## What the task asks
Give every line of the listing word for word, beginning at the first and including the line with "set_clock_uncertainty 0.05 [all_clocks]" as the last.

++++++++++

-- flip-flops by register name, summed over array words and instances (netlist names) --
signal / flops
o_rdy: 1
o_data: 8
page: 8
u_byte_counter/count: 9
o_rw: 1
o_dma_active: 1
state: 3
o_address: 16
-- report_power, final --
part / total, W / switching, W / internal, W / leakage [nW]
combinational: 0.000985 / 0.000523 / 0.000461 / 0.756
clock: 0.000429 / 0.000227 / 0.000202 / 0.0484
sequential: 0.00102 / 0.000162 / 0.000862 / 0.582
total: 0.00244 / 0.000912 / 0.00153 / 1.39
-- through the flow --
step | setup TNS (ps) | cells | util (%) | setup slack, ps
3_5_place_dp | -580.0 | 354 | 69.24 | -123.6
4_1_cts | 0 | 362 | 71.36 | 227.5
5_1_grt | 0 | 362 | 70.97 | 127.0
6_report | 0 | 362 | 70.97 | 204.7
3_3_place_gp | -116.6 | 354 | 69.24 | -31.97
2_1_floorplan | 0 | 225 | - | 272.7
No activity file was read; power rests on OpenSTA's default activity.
$ cat config.mk
export PLATFORM = sky130hd
export DESIGN_NAME = dw_norm_seq
export DESIGN_NICKNAME = d
export VERILOG_FILES = /design/src/rtl/dw_norm_seq.sv
export SDC_FILE = /design/constraint.sdc
export NUM_CORES = 1
export LEC_CHECK = 0
export ABC_CLOCK_PERIOD_IN_PS = 28800
export BUFFER_PORTS_ARGS = -buffer_cell sky130_fd_sc_hd__buf_2
export CAP_MARGIN = 30
export CORE_MARGIN = 2
export CORE_UTILIZATION = 46
export DETAILED_ROUTE_END_ITERATION = 8
export PLACE_DENSITY = 0.77
export SLEW_MARGIN = 20
export SYNTH_ARGS = -nofsm -noshare
export SYNTH_HDL_FRONTEND = slang
export SYNTH_SLANG_ARGS = --single-unit
$ cat constraint.sdc
create_clock -name clk -period 28.8 [get_ports clk]
set_clock_uncertainty 0.05 [all_clocks]
set_input_delay 5.76 -clock clk [delete_from_list [all_inputs] [get_ports clk]]
set_output_delay 5.76 -clock clk [all_outputs]
set_load 0.1 [all_outputs]
$ cat src/rtl/dw_norm_seq.sv
// Sequential normalizer. Accepts one word at a time, repeatedly drives an
// external arithmetic left shifter with at most MAXSH positions per cycle
// until the word is normalized, then presents the normalized word with the
// total shift count and a zero flag until downstream accepts it.
module dw_norm_seq #(
    parameter int data_width = 17,
    parameter int sh_width   = 4,
    parameter int exp_width  = 6
) (
    input  logic                  clk,
    input  logic                  rst_n,
    input  logic                  in_valid,
    output logic                  in_ready,
    input  logic [data_width-1:0] in_data,
    input  logic                  in_tc,
    output logic [data_width-1:0] sh_data_in,
    output logic [sh_width-1:0]   sh_amt,
    output logic                  sh_data_tc,
    output logic                  sh_tc,
    output logic                  sh_mode,
    input  logic [data_width-1:0] sh_data_out,
    output logic                  out_valid,
    input  logic                  out_ready,
    output logic [data_width-1:0] out_data,
    output logic [exp_width-1:0]  out_exp,
    output logic                  out_zero
);

    localparam int MAXSH  = (1 << sh_width) - 1;
    localparam int LZ_CAP = data_width - 1;

    typedef enum logic [1:0] {IDLE, NORM, DONE} state_t;

    state_t                state_reg, state_next;
    logic [data_width-1:0] data_reg, data_next;
    logic                  tc_reg, tc_next;
    logic [exp_width-1:0]  exp_reg, exp_next;
    logic                  zero_reg, zero_next;

    logic [data_width-2:0] sign_eq;
    logic                  data_is_zero;
    int                    lz;
    logic                  run;
    logic [sh_width-1:0]   amt;

    // Per-bit flags: bit below the MSB matches the MSB (sign extension bits).
    genvar gi;
    generate
        for (gi = 0; gi < data_width - 1; gi++) begin : g_sign_eq
            assign sign_eq[gi] = (data_reg[gi] == data_reg[data_width-1]);
        end
    endgenerate

    assign data_is_zero = (data_reg == '0);

    // Leading-zero / redundant-sign-bit count of the working word.
    always_comb begin
        lz  = 0;
        run = 1'b1;
        if (tc_reg) begin
            for (int i = data_width - 2; i >= 0; i--) begin
                if (run && sign_eq[i]) begin
                    lz = lz + 1;
                end else begin
                    run = 1'b0;
                end
            end
        end else begin
            for (int i = data_width - 1; i >= 0; i--) begin
                if (run && !data_reg[i]) begin
                    lz = lz + 1;
                end else begin
                    run = 1'b0;
                end
            end
            if (lz > LZ_CAP) begin
                lz = LZ_CAP;
            end
        end
    end

    // Shift applied this cycle: the whole count if it fits the shifter port,
    // otherwise the maximum, with the remainder handled on the next cycle.
    always_comb begin
        if (data_is_zero) begin
            amt = '0;
        end else if (lz > MAXSH) begin
            amt = sh_width'(MAXSH);
        end else begin
            amt = sh_width'(lz);
        end
    end

    // Next-state and datapath-update logic for the IDLE/NORM/DONE sequencer.
    always_comb begin
        state_next = state_reg;
        data_next  = data_reg;
        tc_next    = tc_reg;
        exp_next   = exp_reg;
        zero_next  = zero_reg;
        case (state_reg)
            IDLE: begin
                if (in_valid) begin
                    data_next  = in_data;
                    tc_next    = in_tc;
                    exp_next   = '0;
                    zero_next  = (in_data == '0);
                    state_next = NORM;
                end
            end
            NORM: begin
                data_next = sh_data_out;
                exp_next  = exp_reg + exp_width'(amt);
                if (data_is_zero || (lz <= MAXSH)) begin
                    state_next = DONE;
                end
            end
            DONE: begin
                if (out_ready) begin
                    state_next = IDLE;
                end
            end
            default: begin
                state_next = IDLE;
            end
        endcase
    end

    // State and datapath registers; reset discards any word in flight.
    always_ff @(posedge clk or negedge rst_n) begin
        if (!rst_n) begin
            state_reg <= IDLE;
            data_reg  <= '0;
            tc_reg    <= 1'b0;
            exp_reg   <= '0;
            zero_reg  <= 1'b0;
        end else begin
            state_reg <= state_next;
            data_reg  <= data_next;
            tc_reg    <= tc_next;
            exp_reg   <= exp_next;
            zero_reg  <= zero_next;
        end
    end

    assign in_ready   = (state_reg == IDLE);
    assign out_valid  = (state_reg == DONE);
    assign sh_data_in = data_reg;
    assign sh_amt     = (state_reg == NORM) ? amt : '0;
    assign sh_data_tc = tc_reg;
    assign sh_tc      = 1'b0;
    assign sh_mode    = 1'b1;
    assign out_data   = data_reg;
    assign out_exp    = exp_reg;
    assign out_zero   = zero_reg;

endmodule
**src/rtl/fsm_input_conditioner.sv**
```systemverilog
// Input front-end for the sequence-detector FSM: synchronizes and debounces
// the raw switch (w) and push-button (step), and counts step pulses.

// Per-input lane: two-flop synchronizer followed by a four-state debounce FSM.
module fsm_debounce #(
  parameter int DB_CYCLES = 500000,
  parameter int CNT_W     = 19
) (
  input  logic clk,
  input  logic reset,
  input  logic raw,
  output logic lvl
);
  typedef enum logic [1:0] {STABLE_LO, WAIT_HI, STABLE_HI, WAIT_LO} state_t;

  localparam logic [CNT_W-1:0] LAST = CNT_W'(DB_CYCLES - 1);

  logic             s1, s2;
  state_t           st;
  logic [CNT_W-1:0] cnt;

  // Synchronizer plus debounce FSM; lvl is registered alongside the state so it
  // changes on the very edge the FSM settles into the opposite stable state.
  always_ff @(posedge clk or negedge reset) begin
    if (!reset) begin
      s1  <= 1'b0;
      s2  <= 1'b0;
      st  <= STABLE_LO;
      cnt <= '0;
      lvl <= 1'b0;
    end else begin
      s1 <= raw;
      s2 <= s1;
      case (st)
        STABLE_LO: if (s2) begin
          st  <= WAIT_HI;
          cnt <= '0;
        end
        WAIT_HI: begin
          if (!s2) begin
            st  <= STABLE_LO;
            cnt <= '0;
          end else if (cnt == LAST) begin
            st  <= STABLE_HI;
            cnt <= '0;
            lvl <= 1'b1;
          end else begin
            cnt <= cnt + CNT_W'(1);
          end
        end
        STABLE_HI: if (!s2) begin
          st  <= WAIT_LO;
          cnt <= '0;
        end
        WAIT_LO: begin
          if (s2) begin
            st  <= STABLE_HI;
            cnt <= '0;
          end else if (cnt == LAST) begin
            st  <= STABLE_LO;
            cnt <= '0;
            lvl <= 1'b0;
          end else begin
            cnt <= cnt + CNT_W'(1);
          end
        end
        default: begin
          st  <= STABLE_LO;
          cnt <= '0;
          lvl <= 1'b0;
        end
      endcase
    end
  end
endmodule

module fsm_input_conditioner #(
  parameter int DB_CYCLES = 500000,
  parameter int CNT_W     = 19
) (
  input  logic       clk,
  input  logic       reset,
  input  logic       sw_raw,
  input  logic       btn_raw,
  output logic       w,
  output logic       step,
  output logic [7:0] step_count
);
  localparam int NUM_IN = 2;   // lane 0 = switch, lane 1 = button

  logic [NUM_IN-1:0] raw;
  logic [NUM_IN-1:0] lvl;
  logic              btn_d;
  logic              press;

  assign raw = {btn_raw, sw_raw};

  for (genvar i = 0; i < NUM_IN; i++) begin : g_lane
    fsm_debounce #(.DB_CYCLES(DB_CYCLES), .CNT_W(CNT_W)) u_db (
      .clk   (clk),
      .reset (reset),
      .raw   (raw[i]),
      .lvl   (lvl[i])
    );
  end

  // The switch level is already a flop inside its lane.
  assign w     = lvl[0];
  assign press = lvl[1] & ~btn_d;

  // Rising-edge detect on the debounced button; step and count update together.
  always_ff @(posedge clk or negedge reset) begin
    if (!reset) begin
      btn_d      <= 1'b0;
      step       <= 1'b0;
      step_count <= 8'd0;
    end else begin
      btn_d <= lvl[1];
      step  <= press;
      if (press) step_count <= step_count + 8'd1;
    end
  end
endmodule

```
**config.mk**
```make
export PLATFORM = sky130hd
export DESIGN_NAME = fsm_input_conditioner
export DESIGN_NICKNAME = d
export VERILOG_FILES = /design/src/rtl/fsm_input_conditioner.sv
export SDC_FILE = /design/constraint.sdc
export NUM_CORES = 1
export LEC_CHECK = 0
export ABC_CLOCK_PERIOD_IN_PS = 2060
export BUFFER_PORTS_ARGS = -buffer_cell sky130_fd_sc_hd__buf_2
export CAP_MARGIN = 40
export CORE_MARGIN = 1
export CORE_UTILIZATION = 30
export DETAILED_ROUTE_END_ITERATION = 6
export HOLD_SLACK_MARGIN = 0.02
export PLACE_DENSITY = 0.54
export SYNTH_ARGS = -nofsm -noshare
export SYNTH_HDL_FRONTEND = slang
export SYNTH_SLANG_ARGS = --single-unit
```
**constraint.sdc**
```tcl
create_clock -name clk -period 2.06 [get_ports clk]
set_input_delay 0.412 -clock clk [delete_from_list [all_inputs] [get_ports clk]]
set_output_delay 0.412 -clock clk [all_outputs]
set_load 0.01 [all_outputs]
```
==> impl_summary.log, run 1 <==
INFO  metric area_growth = 15.19%
INFO  metric sequential_cell_area_in_the_final_layout = roughly 1500 sq um
INFO  metric clk_pin_slew = 0.07 ns
INFO  metric netlist-cell-type-count = 55
INFO  metric maxClockFrequency = 0.5182 GHz
INFO  metric grtUsageTotal = 12.52%
INFO  metric die_width = 101.7 um
INFO  metric maxCapViolations = 0
INFO  metric ys_seq_area_share = 48.68%
INFO  metric pwr-share-seq = 43.2%
INFO  metric layout.filler_cells = approximately 1000
INFO  metric drc = 0
INFO  metric dr.first_iter.drc_count = 70
INFO  metric clock_sink_count = 58
INFO  metric mappedNetlistNets = 309
INFO  metric buffer_ports.inserted = 13
INFO  metric top_cells_by_area_synth = sky130_fd_sc_hd__dfrtp_1 49%, sky130_fd_sc_hd__nand3_1 4.7%, sky130_fd_sc_hd__a21oi_1 4.2%, sky130_fd_sc_hd__nand2_1 4.2%, sky130_fd_sc_hd__mux2i_1 3.4%
INFO  metric final_antenna_net_count = 0
INFO  metric final-max-slew-violation-count = 0
INFO  metric diodes = 0
INFO  metric final.period_utilization = between 90% and 100%
INFO  metric setup.reg_to_reg.worst_slack = 0.13 ns
INFO  metric hold_path_class = in2async
INFO  metric grt_pass1_vias = 2205
INFO  metric dp_hpwl = around 4.1 mm
INFO  metric required = 2.27 ns
INFO  metric p_sw_share = 29.16%
INFO  metric skew = slightly above 0.007 ns
INFO  metric cts_made_buffers = 9
INFO  metric floorplan.initialDensity = a little under a third
INFO  metric antenna_found_initial = 0
INFO  metric core_area = 9684 sq um
INFO  metric floorplan.die_area = 10340 sq um
INFO  metric grt_remaining_overflow = 0
INFO  metric final_layout_size_suffix_gt1_share = ~16%
INFO  metric grt_pass1_wl = 10.22 mm
INFO  metric endpoint_kind = flip-flop
INFO  metric grt_start_max_net_pins = 59
INFO  metric yosys.area.top_type_share = between 40% and 50%
INFO  metric synth_seq_cells = 58
INFO  metric powerDensity = ~840 nW/um^2
INFO  metric cts_setup_buffers = 0
INFO  metric yosysTopAreaCell = sky130_fd_sc_hd__dfrtp_1
INFO  metric comb_power_share = 19.8%
INFO  metric finalCriticalPeriod = between 1.5 and 2 ns
INFO  metric outcome = finished clean
INFO  metric worst_slew_pin_slew = 0.7328 ns
INFO  metric mostFrequentLayoutCell = sky130_fd_sc_hd__dfrtp_1
INFO  metric insertion_delay = ~0.33 ns
INFO  metric post_cts.resized_instances = 0
INFO  metric fin_total_pwr = 2.888 mW
INFO  metric ys_async_sr_fraction = 100.0%
INFO  metric cts.htree.levels = 3
INFO  metric setup_violations = 0
INFO  metric cts-hold-fix-buffers = 0
INFO  metric routabilityCongestion = slightly above 0.8
INFO  metric cellInternalPower = 2.046 mW
INFO  metric max_slew_headroom = 50.96%
INFO  metric netlist_area = 2982 sq um
INFO  metric wirelength = ~6.0 mm
INFO  metric critPathLaunchType = flip-flop
INFO  metric maximum_fanout_along_the_worst_path = 11
INFO  metric syn-mean-instance-area = 9.873 sq um
INFO  metric multiInputGateArea = 1423 sq um
INFO  metric design.portCount = 14
INFO  metric rows = 36
INFO  metric synthFlopType = sky130_fd_sc_hd__dfrtp_1
INFO  metric detailedRoute.firstPassIterationCount = 4
INFO  metric detail_route.vias_per_cell = 4.926
INFO  metric arrival = 2.14 ns
INFO  metric finish.utilization = 35.47%
INFO  metric post_layout_nets = 331
INFO  metric wire_per_inst = 12.93 um
INFO  metric cts.root.buffer_cell = sky130_fd_sc_hd__clkbuf_8
INFO  metric worst_r2r_path_depth = 6
INFO  metric finalHoldViolations = 0
INFO  metric crit-reg2reg-launch = g_lane[0].u_db.cnt[0]
INFO  metric max-vdd-ir-drop = 0.0003588 V
INFO  metric timing.setup.tns = 0 ns
INFO  metric detailroute.via_count = 2271
INFO  metric power.static_leakage = 1.542 nW
INFO  metric placed_cell_area = around 3200 sq um
INFO  metric most-common-layout-cells = 58 x sky130_fd_sc_hd__dfrtp_1, 33 x sky130_fd_sc_hd__nand2_1, 28 x sky130_fd_sc_hd__nand3_1
INFO  metric yosysWarningCount = 0
INFO  metric postLayoutCellArea = 3435 sq um
INFO  metric dieHeight = 101.7 um
INFO  metric worst-setup-path-type = reg2reg
INFO  metric cts_tree = done
INFO  metric grt_setup_unrepaired = false
INFO  metric part_of_the_power_in_the_clock_network = 37.1%
INFO  metric cts_max_path_buffers = 2
INFO  metric number_of_synthesized_flops_with_an_enable_pin = 0
INFO  metric syn_inst = 302
INFO  metric switching_power = ~840 uW
cell usage after synthesis, types with 2 or more instances:
cell,instances
sky130_fd_sc_hd__nand3_1,28
sky130_fd_sc_hd__xor2_1,5
sky130_fd_sc_hd__inv_1,13
sky130_fd_sc_hd__nor2_1,11
sky130_fd_sc_hd__nor4_1,4
sky130_fd_sc_hd__o21ai_0,17
sky130_fd_sc_hd__mux2_2,3
sky130_fd_sc_hd__a21o_1,6
sky130_fd_sc_hd__mux2i_1,10
sky130_fd_sc_hd__and4bb_1,2
sky130_fd_sc_hd__dfrtp_1,58
sky130_fd_sc_hd__a211oi_1,2
sky130_fd_sc_hd__xnor2_1,5
sky130_fd_sc_hd__a22o_1,3
sky130_fd_sc_hd__nor4bb_1,2
sky130_fd_sc_hd__and2_1,4
sky130_fd_sc_hd__nand2_1,33
sky130_fd_sc_hd__and3_1,6
sky130_fd_sc_hd__buf_2,2
sky130_fd_sc_hd__nor3_1,2
sky130_fd_sc_hd__or3_1,6
sky130_fd_sc_hd__a21oi_1,25
sky130_fd_sc_hd__clkbuf_1,4
sky130_fd_sc_hd__and4_1,5
sky130_fd_sc_hd__ha_1,3
sky130_fd_sc_hd__nand3b_1,2
sky130_fd_sc_hd__buf_4,3
sky130_fd_sc_hd__nand4_1,11
metrics by stage:
stage,worst slack [ns],hold slack (ns),cells
2_1_floorplan,0.3066,0.1164,302
3_3_place_gp,0.1856,0.3357,445
3_5_place_dp,0.1523,0.3371,446
4_1_cts,0.1410,0.08140,461
5_1_grt,0.01390,0.1011,461
6_report,0.1301,0.07319,461
cells by family (layout without fill, tap and decap cells):
logic type                 Yosys count  after routing  synth area share (%)
and+or+nand+nor                    129            129                 25.09
AOI/OAI and AO/OA                   65             65                 13.43
DFF                                 58             58                 48.68
buffers and inverters               23             49                 3.609
muxes                               14             14                 4.994
xor gates and xnor gates            10             10                 2.937
adders and majority gates            3              3                 1.259
power groups by stage:
stage	clock network [mW]	registers [mW]	logic, mW
after global placement	0	1.26	0.541
after floorplan	0	1.25	0.434
final	1.07	1.25	0.572
after CTS	1.12	1.25	0.578
after detailed placement	0	1.27	0.576
after global routing	1.16	1.25	0.632
critical path: stages, from the launching register on:
cell,delay (ns)
sky130_fd_sc_hd__dfrtp_1,0.40
sky130_fd_sc_hd__ha_1,0.22
sky130_fd_sc_hd__nand3_1,0.23
sky130_fd_sc_hd__nor2_8,0.20
sky130_fd_sc_hd__a21o_1,0.35
sky130_fd_sc_hd__nand2_1,0.12
sky130_fd_sc_hd__mux2_4,0.30
how the worst max path moves through the flow:
stage,from,endpoint,slack (ns),cells past startpoint
final,g_lane[0].u_db.cnt[0],flip-flop,0.13,6
after global routing,g_lane[0].u_db.cnt[0],flip-flop,0.01,6
after CTS,g_lane[0].u_db.cnt[0],flip-flop,0.14,6
after detailed placement,g_lane[0].u_db.cnt[0],flip-flop,0.15,6
after global placement,g_lane[0].u_db.cnt[0],flip-flop,0.19,6
after floorplan,g_lane[1].u_db.cnt[0],g_lane[1].u_db.cnt[17],0.31,7
layer usage:
layer	vias up	global-route usage, %	routed length, um
li1	1150	-	-
met1	1081	15.76	2825
met2	36	20.63	2912
met3	4	3.865	184
met4	0	3.567	37
met5	-	0	0
area by class of cell:
cell class              instances  area share (%)
multi-input cells             221           41.42
well taps                     133           4.845
inverters                      13           1.421
clock inverters                 2           1.020
repair buffers                 21           4.117
flip-flops and latches         58           42.26
clock buffers                  13           4.918
sequential cells by signal, summed over array words and instances, names as in the netlist, named ones only:
register and cells:
g_lane.u_db.cnt 38, step 1, g_lane.u_db.s1 2, step_count 8, btn_d 1, g_lane.u_db.s2 2, g_lane.u_db.st 2, g_lane.u_db.lvl 2
Power figures use the tool's default switching activity.
==> run 2: changes to the inputs <==
- BUFFER_PORTS_ARGS: -buffer_cell sky130_fd_sc_hd__buf_2 -> -buffer_cell sky130_fd_sc_hd__clkbuf_2
==> run 2 against run 1 <==
Compared with the run above: design area grew 0.51%; worst hold slack gained 0.11 ns; non-clock buffer count grew 3; sequential share of layout area shrank 0.21 points; utilization grew 0.18 points; register-to-register slack gained 0.04 ns; largest cell class unchanged; largest power group unchanged; highest routed layer unchanged.
==> impl_summary.log, run 2 (synthesis results as in run 1) <==
INFO  metric p_sw_share = 30.58%
INFO  metric switching_power = roughly 860 uW
INFO  metric cts.htree.levels = 3
INFO  metric dp_hpwl = 4.119 mm
INFO  metric timing.setup.tns = 0 ns
INFO  metric design.portCount = 14
INFO  metric sequential_cell_area_in_the_final_layout = 1451 sq um
INFO  metric grt_setup_unrepaired = false
INFO  metric maxCapViolations = 0
INFO  metric worst_slew_pin_slew = 0.7769 ns
INFO  metric part_of_the_power_in_the_clock_network = 35.7%
INFO  metric worst_hold_margin = 0.1839 ns
INFO  metric power.static_leakage = 1.539 nW
INFO  metric antenna_found_initial = 0
INFO  metric placed_cell_area = 3254 sq um
INFO  metric routabilityCongestion = around 0.77
INFO  metric regMostFlops = g_lane.u_db.cnt
INFO  metric setup_violations = 0
INFO  metric max_slew_headroom = around 48%
INFO  metric clk_pin_slew = 0.07 ns
INFO  metric total_placed_cells_including_tap_cells = 448
INFO  metric floorplan.initialDensity = 30.79%
INFO  metric required = 2.28 ns
INFO  metric post_layout_nets = 334
INFO  metric core_area = just under 10000 sq um
INFO  metric largest_register_ffs = 38
INFO  metric buffer_ports.inserted = 13
INFO  metric floorplan.die_area = slightly above 10000 sq um
INFO  metric outcome = finished clean
INFO  metric pwr-share-seq = 44.3%
INFO  metric maximum_fanout_along_the_worst_path = 25
INFO  metric detailroute.via_count = around 2300
INFO  metric comb_power_share = 20.0%
INFO  metric cts_made_buffers = 9
INFO  metric mostFrequentLayoutCell = sky130_fd_sc_hd__dfrtp_1
INFO  metric diodes = 0
INFO  metric skew = 0.01215 ns
INFO  metric detailedRoute.firstPassIterationCount = 4
INFO  metric finalCriticalPeriod = 1.890 ns
INFO  metric final-max-slew-violation-count = 0
INFO  metric final_cells = 465
INFO  metric critPathLaunchType = flip-flop
INFO  metric max-vdd-ir-drop = 0.0003439 V
INFO  metric postLayoutCellArea = 3452 sq um
INFO  metric grt_start_max_net_pins = 26
INFO  metric layout.filler_cells = roughly 1000
INFO  metric grt_pass1_wl = 10.09 mm
INFO  metric drc = 0
INFO  metric final_antenna_net_count = 0
INFO  metric cts_setup_buffers = 0
INFO  metric grt_remaining_overflow = 0
INFO  metric most-common-layout-cells = 58 x sky130_fd_sc_hd__dfrtp_1, 33 x sky130_fd_sc_hd__nand2_1, 28 x sky130_fd_sc_hd__nand3_1
INFO  metric maxClockFrequency = 0.5292 GHz
INFO  metric finalHoldViolations = 0
INFO  metric insertion_delay = 0.33 ns
INFO  metric arrival = 2.11 ns
INFO  metric dr.first_iter.drc_count = 88
INFO  metric reg_top3 = g_lane.u_db.cnt: 38 flops, step_count: 8 flops
INFO  metric fin_total_pwr = 2.803 mW
INFO  metric worst-setup-path-type = reg2reg
INFO  metric area_growth = 15.78%
INFO  metric dieHeight = 101.7 um
INFO  metric powerDensity = 811.9 nW/um^2
INFO  metric die_width = 101.7 um
INFO  metric cts_max_path_buffers = 2
INFO  metric endpoint_kind = flip-flop
INFO  metric detail_route.vias_per_cell = around 5
INFO  metric hold_path_class = in2reg
INFO  metric wire_per_inst = 12.77 um
INFO  metric grtUsageTotal = 12.61%
INFO  metric cts.root.buffer_cell = sky130_fd_sc_hd__clkbuf_8
INFO  metric clock_sink_count = 58
INFO  metric cellInternalPower = 1.946 mW
INFO  metric final_layout_size_suffix_gt1_share = 17.77%
INFO  metric rows = 36
INFO  metric multiInputGateArea = 1425 sq um
INFO  metric final.period_utilization = 91.73%
INFO  metric grt_pass1_vias = 2104
INFO  metric wirelength = 5.940 mm
INFO  metric cts_tree = done
==> run 2: layer usage <==
metal / wire, um / GRT usage, %
met1: 2854 / 16.51
met2: 2896 / 19.33
met3: 151 / 4.003
met4: 38 / 4.905
met5: 0 / 0
==> run 2: critical path: stages (launching register included) <==
cell and delay [ns]:
sky130_fd_sc_hd__dfrtp_1 0.38, sky130_fd_sc_hd__ha_1 0.24, sky130_fd_sc_hd__and4_1 0.28, sky130_fd_sc_hd__and3_2 0.25
sky130_fd_sc_hd__a21oi_2 0.08, sky130_fd_sc_hd__buf_12 0.17, sky130_fd_sc_hd__a21o_1 0.16, sky130_fd_sc_hd__a22o_1 0.22
==> run 2: area by class of cell <==
cell class,instances,share of cell area [%]
clock buffers,10,3.697
inverters,13,1.414
repair buffers,24,5.074
clock inverters,6,1.667
well taps,133,4.821
multi-input cells,221,41.28
flip-flops and latches,58,42.04
==> run 2: power by group through the flow <==
stage          clock, mW  combinational (mW)  sequential [mW]
3_3_place_gp           0               0.547             1.26
6_report            1.00               0.561             1.24
5_1_grt             1.10               0.630             1.25
2_1_floorplan          0               0.434             1.25
3_5_place_dp           0               0.561             1.26
4_1_cts             1.05               0.566             1.24
==> run 2: worst paths after layout <==
| kind | start | end | slack, ns | cells after the start |
|---|---|---|---|---|
| max in group asynchronous | reset | g_lane[1].u_db.cnt[0] | 1.03 | 3 |
| worst max-delay path | g_lane[1].u_db.cnt[0] | g_lane[1].u_db.cnt[12] | 0.17 | 7 |
| worst max register to register | g_lane[1].u_db.cnt[0] | g_lane[1].u_db.cnt[12] | 0.17 | 7 |
| min in group asynchronous | reset | g_lane[0].u_db.cnt[18] | 0.53 | 2 |
| worst min register to register | g_lane[1].u_db.s1 | g_lane[1].u_db.s2 | 0.35 | 0 |
| worst min-delay path | btn_raw | g_lane[1].u_db.s1 | 0.18 | 1 |
==> run 2: timing repair <==
action	CTS	global route
endpoints found under the hold margin	11	0
endpoints found under the setup margin	0	2
hold buffers	1	0
resized for setup	0	2
==> run 2: through the flow <==
stage	utilization [%]	setup slack (ns)
3_3_place_gp	33.53	0.1493
5_1_grt	35.65	0.01353
3_5_place_dp	33.60	0.1291
4_1_cts	35.62	0.1088
2_1_floorplan	-	0.3066
6_report	35.65	0.1704
### config.mk
export PLATFORM = sky130hd
export DESIGN_NAME = ctrl_coef_seq_flat
export DESIGN_NICKNAME = d
export VERILOG_FILES = /design/src/rtl/ctrl_coef_seq_if.sv /design/src/rtl/ctrl_coef_seq.sv /design/src/flat_wrapper.sv
export SDC_FILE = /design/constraint.sdc
export NUM_CORES = 1
export LEC_CHECK = 0
export ABC_AREA = 1
export CORE_MARGIN = 2
export CORE_UTILIZATION = 63
export CTS_BUF_LIST = sky130_fd_sc_hd__clkbuf_4 sky130_fd_sc_hd__clkbuf_8
export DETAILED_ROUTE_END_ITERATION = 7
export PLACE_DENSITY_LB_ADDON = 0.25
export SLEW_MARGIN = 40
export SYNTH_ARGS = -nofsm -noshare
export SYNTH_HDL_FRONTEND = slang
export SYNTH_SLANG_ARGS = --single-unit
### constraint.sdc
create_clock -name clk -period 3.4 [get_ports clk]
set_input_delay 0.85 -clock clk [delete_from_list [all_inputs] [get_ports clk]]
set_output_delay 0.85 -clock clk [all_outputs]
set_load 0.01 [all_outputs]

++++++++++

## Response
-- flip-flops by register name, summed over array words and instances (netlist names) --
signal / flops
o_rdy: 1
o_data: 8
page: 8
u_byte_counter/count: 9
o_rw: 1
o_dma_active: 1
state: 3
o_address: 16
-- report_power, final --
part / total, W / switching, W / internal, W / leakage [nW]
combinational: 0.000985 / 0.000523 / 0.000461 / 0.756
clock: 0.000429 / 0.000227 / 0.000202 / 0.0484
sequential: 0.00102 / 0.000162 / 0.000862 / 0.582
total: 0.00244 / 0.000912 / 0.00153 / 1.39
-- through the flow --
step | setup TNS (ps) | cells | util (%) | setup slack, ps
3_5_place_dp | -580.0 | 354 | 69.24 | -123.6
4_1_cts | 0 | 362 | 71.36 | 227.5
5_1_grt | 0 | 362 | 70.97 | 127.0
6_report | 0 | 362 | 70.97 | 204.7
3_3_place_gp | -116.6 | 354 | 69.24 | -31.97
2_1_floorplan | 0 | 225 | - | 272.7
No activity file was read; power rests on OpenSTA's default activity.
$ cat config.mk
export PLATFORM = sky130hd
export DESIGN_NAME = dw_norm_seq
export DESIGN_NICKNAME = d
export VERILOG_FILES = /design/src/rtl/dw_norm_seq.sv
export SDC_FILE = /design/constraint.sdc
export NUM_CORES = 1
export LEC_CHECK = 0
export ABC_CLOCK_PERIOD_IN_PS = 28800
export BUFFER_PORTS_ARGS = -buffer_cell sky130_fd_sc_hd__buf_2
export CAP_MARGIN = 30
export CORE_MARGIN = 2
export CORE_UTILIZATION = 46
export DETAILED_ROUTE_END_ITERATION = 8
export PLACE_DENSITY = 0.77
export SLEW_MARGIN = 20
export SYNTH_ARGS = -nofsm -noshare
export SYNTH_HDL_FRONTEND = slang
export SYNTH_SLANG_ARGS = --single-unit
$ cat constraint.sdc
create_clock -name clk -period 28.8 [get_ports clk]
set_clock_uncertainty 0.05 [all_clocks]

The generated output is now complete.